Check if you have the latest version of ctransformers installed (pip show ctransformers should show at least 0.2.25). Please provide a link to the model you are using and the exact settings - prompt, temperature etc. Can you also check if it is happening outside webui in a separate Python script/notebook:

from ctransformers import AutoModelForCausalLM

llm = AutoModelForCausalLM.from_pretrained("/path/to/model.[bin/gguf]", model_type="llama", context_length=4096)

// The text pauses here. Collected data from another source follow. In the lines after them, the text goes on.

[src/rtl/seq_restoring_divider_if.sv]
// seq_restoring_divider_if: start/done handshake bundle for the restoring divider.
//   start, dividend, divisor        : request side (driven by master)
//   busy, done, quotient, remainder,
//   div_by_zero                     : response side (driven by slave)
interface seq_restoring_divider_if #(
  parameter int WIDTH = 4
);
  logic             start;
  logic [WIDTH-1:0] dividend;
  logic [WIDTH-1:0] divisor;
  logic             busy;
  logic             done;
  logic [WIDTH-1:0] quotient;
  logic [WIDTH-1:0] remainder;
  logic             div_by_zero;

  modport master (
    output start, dividend, divisor,
    input  busy, done, quotient, remainder, div_by_zero
  );

  modport slave (
    input  start, dividend, divisor,
    output busy, done, quotient, remainder, div_by_zero
  );
endinterface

print(llm(prompt, top_k=..., temperature=...))
m-from-space commented 1 year ago

Emojis could be due to https://www.reddit.com/r/LocalLLaMA/comments/167ytg3/if_all_your_text_completions_start_with_an_emoji/ if your prompt ends with a trailing space.

Wow, that really did the trick! Looks like llama-cpp-python is maybe stripping any trailing spaces, because it never happened there. Thanks so much for that hint. I would never have figured it out I guess.

I still have the problem that when chatting in turns with ctransformers I end up at points where the model doesn't output anything at all with standard settings randomly. Model: llama2_7b_chat_uncensored.ggmlv3.q5_K_M.bin from https://huggingface.co/TheBloke/llama2_7b_chat_uncensored-GGML

This never happened with the same model inside text-generation-web-ui. Maybe it's about the stop token \n and that sometimes the model wants to start an output with \n and it immediately stops? The strange thing is, that it takes a while to calculate the output and then still outputs nothing. It's not like it does it immediately. Is there a way to "verbose" what's going on?

This happens both in normal prompts and [INST] prompts.

viktor-ferenczi commented 1 year ago

llm = AutoModelForCausalLM.from_pretrained(..., context_length=2048)

Thank you Marella, it worked perfectly! - Actually my bad, need to be better at diagnosing LLM issues.